Mk II Tigers at least have an oil pressure gauge fitted; anything less than 25psi at warm idle denotes a worn engine requiring replacement or rebuilding soon. Choke cables on these twin carb engines can break – replacements aren’t easy to source.
Like the engines, gearboxes are tough enough to survive a lot of misuse, but synchromesh will eventually wear out around second and expect a whining back axle on a high mileage car. A stiff pedal points to a stretched clutch cable, but replacement is pretty straight-forward at least.
Few issues affect the suspension thanks to the heavy duty dampers that were installed. However, steering racks can break loose, which will lead to vague steering, and bushes will wear out as they do any car. A Tiger will hug the ground more than a standard Avenger due to lowered front springs. MkI cars had Exacton alloy wheels, superseded by (cheaper) magnesium Minilites for the MkIIs.
Original Tigers had strip speedometers, along with a pod-mounted tachometer on the dash top. For the advent of the MkII, a fully-equipped dashboard made an appearance, with round instruments. Bucket seats were another departure from the norm, on both cars.
Trim is rare, either new or secondhand, so find a car with the best interior you can. Switchgear is standard Avenger – good news for availability, bad news because it can be frail and breakable.

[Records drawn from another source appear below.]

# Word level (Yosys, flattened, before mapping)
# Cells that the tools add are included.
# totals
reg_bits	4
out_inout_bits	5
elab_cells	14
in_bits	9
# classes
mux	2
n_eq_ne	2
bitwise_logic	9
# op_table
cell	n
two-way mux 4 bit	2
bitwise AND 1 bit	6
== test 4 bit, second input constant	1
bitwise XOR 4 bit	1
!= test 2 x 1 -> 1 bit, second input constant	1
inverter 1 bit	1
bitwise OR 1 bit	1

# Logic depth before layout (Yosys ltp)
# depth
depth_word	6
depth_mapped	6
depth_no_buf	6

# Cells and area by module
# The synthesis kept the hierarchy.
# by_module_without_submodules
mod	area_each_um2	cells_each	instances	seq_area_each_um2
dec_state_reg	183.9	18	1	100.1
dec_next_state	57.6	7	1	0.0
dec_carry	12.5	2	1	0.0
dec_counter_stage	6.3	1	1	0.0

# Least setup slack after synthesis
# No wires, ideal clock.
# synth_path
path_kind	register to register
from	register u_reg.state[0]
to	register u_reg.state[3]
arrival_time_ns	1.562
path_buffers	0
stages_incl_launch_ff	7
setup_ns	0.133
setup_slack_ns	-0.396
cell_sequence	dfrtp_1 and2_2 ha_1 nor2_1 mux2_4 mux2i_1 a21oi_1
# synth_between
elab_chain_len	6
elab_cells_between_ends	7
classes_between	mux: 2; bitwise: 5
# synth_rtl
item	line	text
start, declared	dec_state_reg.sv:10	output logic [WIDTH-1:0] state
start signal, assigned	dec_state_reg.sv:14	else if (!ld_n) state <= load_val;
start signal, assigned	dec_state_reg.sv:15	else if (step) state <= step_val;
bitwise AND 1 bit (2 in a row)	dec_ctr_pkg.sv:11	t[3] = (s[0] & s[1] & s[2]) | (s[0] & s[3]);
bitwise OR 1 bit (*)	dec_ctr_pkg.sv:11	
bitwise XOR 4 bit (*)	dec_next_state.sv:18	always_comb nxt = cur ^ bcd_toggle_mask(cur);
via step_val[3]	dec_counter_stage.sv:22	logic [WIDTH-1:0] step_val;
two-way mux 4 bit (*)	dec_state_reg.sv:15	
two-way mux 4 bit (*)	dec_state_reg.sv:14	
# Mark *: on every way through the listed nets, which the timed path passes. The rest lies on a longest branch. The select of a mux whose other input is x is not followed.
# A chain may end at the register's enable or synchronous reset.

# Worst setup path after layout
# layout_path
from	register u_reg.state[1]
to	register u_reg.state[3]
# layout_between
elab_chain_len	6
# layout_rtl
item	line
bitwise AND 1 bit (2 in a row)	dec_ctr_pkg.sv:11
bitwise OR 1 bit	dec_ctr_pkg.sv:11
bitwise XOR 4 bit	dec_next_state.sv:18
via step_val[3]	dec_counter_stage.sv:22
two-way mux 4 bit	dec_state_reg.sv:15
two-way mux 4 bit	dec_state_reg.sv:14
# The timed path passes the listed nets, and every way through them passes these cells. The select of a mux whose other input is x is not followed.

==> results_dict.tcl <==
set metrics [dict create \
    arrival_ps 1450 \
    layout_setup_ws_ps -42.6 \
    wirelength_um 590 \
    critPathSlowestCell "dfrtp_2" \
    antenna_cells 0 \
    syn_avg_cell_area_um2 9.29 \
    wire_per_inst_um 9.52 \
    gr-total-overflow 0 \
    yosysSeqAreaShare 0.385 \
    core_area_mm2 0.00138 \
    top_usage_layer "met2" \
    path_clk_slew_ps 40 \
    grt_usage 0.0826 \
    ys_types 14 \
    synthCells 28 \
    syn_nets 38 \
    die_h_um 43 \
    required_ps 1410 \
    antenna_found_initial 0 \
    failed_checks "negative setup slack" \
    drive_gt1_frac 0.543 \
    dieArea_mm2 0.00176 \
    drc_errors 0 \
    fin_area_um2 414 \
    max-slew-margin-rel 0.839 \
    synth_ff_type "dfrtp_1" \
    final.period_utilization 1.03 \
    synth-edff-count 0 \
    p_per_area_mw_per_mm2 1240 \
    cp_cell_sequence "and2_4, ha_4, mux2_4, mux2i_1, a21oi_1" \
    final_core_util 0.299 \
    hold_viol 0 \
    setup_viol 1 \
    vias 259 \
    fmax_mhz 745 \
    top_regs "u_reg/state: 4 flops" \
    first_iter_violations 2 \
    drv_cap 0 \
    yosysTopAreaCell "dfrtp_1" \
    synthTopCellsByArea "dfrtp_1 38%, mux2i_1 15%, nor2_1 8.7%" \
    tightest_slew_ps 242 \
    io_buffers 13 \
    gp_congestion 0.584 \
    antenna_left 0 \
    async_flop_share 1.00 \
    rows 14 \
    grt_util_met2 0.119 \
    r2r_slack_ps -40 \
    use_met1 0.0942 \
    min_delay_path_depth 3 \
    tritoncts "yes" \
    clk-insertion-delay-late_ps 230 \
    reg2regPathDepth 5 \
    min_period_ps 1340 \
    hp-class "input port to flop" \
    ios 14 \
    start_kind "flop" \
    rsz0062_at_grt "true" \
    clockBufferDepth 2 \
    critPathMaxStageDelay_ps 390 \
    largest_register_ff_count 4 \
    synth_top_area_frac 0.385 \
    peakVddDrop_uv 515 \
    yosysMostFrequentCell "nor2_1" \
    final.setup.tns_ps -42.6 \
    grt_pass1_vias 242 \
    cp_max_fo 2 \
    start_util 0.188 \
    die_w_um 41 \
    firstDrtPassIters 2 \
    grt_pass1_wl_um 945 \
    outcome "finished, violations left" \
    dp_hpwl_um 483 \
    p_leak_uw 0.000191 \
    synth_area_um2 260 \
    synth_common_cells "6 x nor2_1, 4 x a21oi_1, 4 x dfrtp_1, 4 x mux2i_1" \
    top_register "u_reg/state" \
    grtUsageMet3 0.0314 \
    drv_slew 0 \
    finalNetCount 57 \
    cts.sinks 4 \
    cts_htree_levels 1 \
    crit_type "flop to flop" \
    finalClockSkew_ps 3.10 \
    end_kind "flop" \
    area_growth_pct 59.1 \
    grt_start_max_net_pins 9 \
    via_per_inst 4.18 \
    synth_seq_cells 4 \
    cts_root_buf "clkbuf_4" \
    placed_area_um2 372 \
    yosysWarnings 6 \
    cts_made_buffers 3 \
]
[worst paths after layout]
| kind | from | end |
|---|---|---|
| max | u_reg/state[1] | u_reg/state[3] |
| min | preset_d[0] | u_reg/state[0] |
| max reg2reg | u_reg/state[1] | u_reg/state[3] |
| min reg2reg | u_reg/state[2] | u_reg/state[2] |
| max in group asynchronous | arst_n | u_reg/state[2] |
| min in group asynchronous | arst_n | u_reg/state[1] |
### src/rtl/rpg_pkg.sv
package rpg_pkg;
  typedef enum logic [1:0] {
    PG_ON    = 2'd0,
    PG_WAIT  = 2'd1,
    PG_OFF   = 2'd2,
    PG_WAKE  = 2'd3
  } pg_state_t;
endpackage

### src/rtl/rpg_fsm.sv
module rpg_fsm
  import rpg_pkg::*;
#(
  parameter int IDLE_CYC = 4,
  parameter int HOLD_CYC = 10,
  parameter int WAKE_CYC = 8
) (
  input  logic clk,
  input  logic rst,
  input  logic idle_i,
  input  logic wake_i,
  input  logic pgood_i,
  output logic sleep_o,
  output logic ready_o,
  output logic bypass_o
);
  localparam int MAX_A = (IDLE_CYC > HOLD_CYC) ? IDLE_CYC : HOLD_CYC;
  localparam int MAX_C = (MAX_A > WAKE_CYC) ? MAX_A : WAKE_CYC;
  localparam int CNT_W = $clog2(MAX_C + 1);
  localparam logic [CNT_W-1:0] IDLE_LAST = CNT_W'(IDLE_CYC - 1);
  localparam logic [CNT_W-1:0] HOLD_LAST = CNT_W'(HOLD_CYC - 1);
  localparam logic [CNT_W-1:0] WAKE_LAST = CNT_W'(WAKE_CYC - 1);

  pg_state_t st_q, st_n;
  logic [CNT_W-1:0] cnt_q, cnt_n;
  logic pend_q, pend_n;
  logic up_n;

  always_comb begin
    st_n   = st_q;
    cnt_n  = cnt_q;
    pend_n = pend_q;
    unique case (st_q)
      PG_ON: begin
        cnt_n  = '0;
        pend_n = 1'b0;
        if (idle_i && !wake_i) begin
          if (IDLE_LAST == '0) begin
            st_n = PG_OFF;
          end else begin
            st_n  = PG_WAIT;
            cnt_n = CNT_W'(1);
          end
        end
      end
      PG_WAIT: begin
        if (!idle_i || wake_i) begin
          st_n  = PG_ON;
          cnt_n = '0;
        end else if (cnt_q == IDLE_LAST) begin
          st_n  = PG_OFF;
          cnt_n = '0;
        end else begin
          cnt_n = cnt_q + 1'b1;
        end
      end
      PG_OFF: begin
        pend_n = pend_q | wake_i;
        if (cnt_q == HOLD_LAST && (pend_q || wake_i)) begin
          st_n   = PG_WAKE;
          cnt_n  = '0;
          pend_n = 1'b0;
        end else if (cnt_q != HOLD_LAST) begin
          cnt_n = cnt_q + 1'b1;
        end
      end
      PG_WAKE: begin
        if (cnt_q == WAKE_LAST && pgood_i) begin
          st_n  = PG_ON;
          cnt_n = '0;
        end else if (cnt_q != WAKE_LAST) begin
          cnt_n = cnt_q + 1'b1;
        end
      end
      default: st_n = PG_ON;
    endcase
  end

  assign up_n = (st_n == PG_ON) || (st_n == PG_WAIT);

  always_ff @(posedge clk) begin
    if (rst) begin
      st_q     <= PG_ON;
      cnt_q    <= '0;
      pend_q   <= 1'b0;
      sleep_o  <= 1'b0;
      ready_o  <= 1'b1;
      bypass_o <= 1'b0;
    end else begin
      st_q     <= st_n;
      cnt_q    <= cnt_n;
      pend_q   <= pend_n;
      sleep_o  <= (st_n == PG_OFF);
      ready_o  <= up_n;
      bypass_o <= !up_n;
    end
  end

  // Checker: length of the current gated stretch, saturating.
  localparam int OFFL_W = $clog2(HOLD_CYC + 2);
  localparam logic [OFFL_W-1:0] OFFL_MAX = OFFL_W'(HOLD_CYC + 1);
  logic [OFFL_W-1:0] off_len;
  always_ff @(posedge clk) begin
    if (rst) off_len <= '0;
    else if (!sleep_o) off_len <= '0;
    else if (off_len != OFFL_MAX) off_len <= off_len + 1'b1;
  end

  assert_min_off_R4: assert property (@(posedge clk) disable iff (rst)
    $fell(sleep_o) |-> (off_len >= OFFL_W'(HOLD_CYC)));
  assert_gate_on_idle_R2: assert property (@(posedge clk) disable iff (rst)
    $rose(sleep_o) |-> $past(idle_i));
  assert_exclusive_R2: assert property (@(posedge clk) disable iff (rst)
    !(sleep_o && ready_o));
  assert_ready_pgood_R7: assert property (@(posedge clk) disable iff (rst)
    $rose(ready_o) |-> $past(pgood_i));
  assert_bypass_R8: assert property (@(posedge clk) disable iff (rst)
    bypass_o != ready_o);
endmodule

Well, who wants a fast Ford anyway? The Avenger Tiger does all the same tricks, and a few more of its own, as a Mexico, yet because it is so much rarer, it will turn heads a lot more. Arguably, you’ll have more fun owning it too, thanks to the knowledge that you’re in something rarer than a lot of Ferraris. And how often do you get to say that about something wearing a Hillman badge?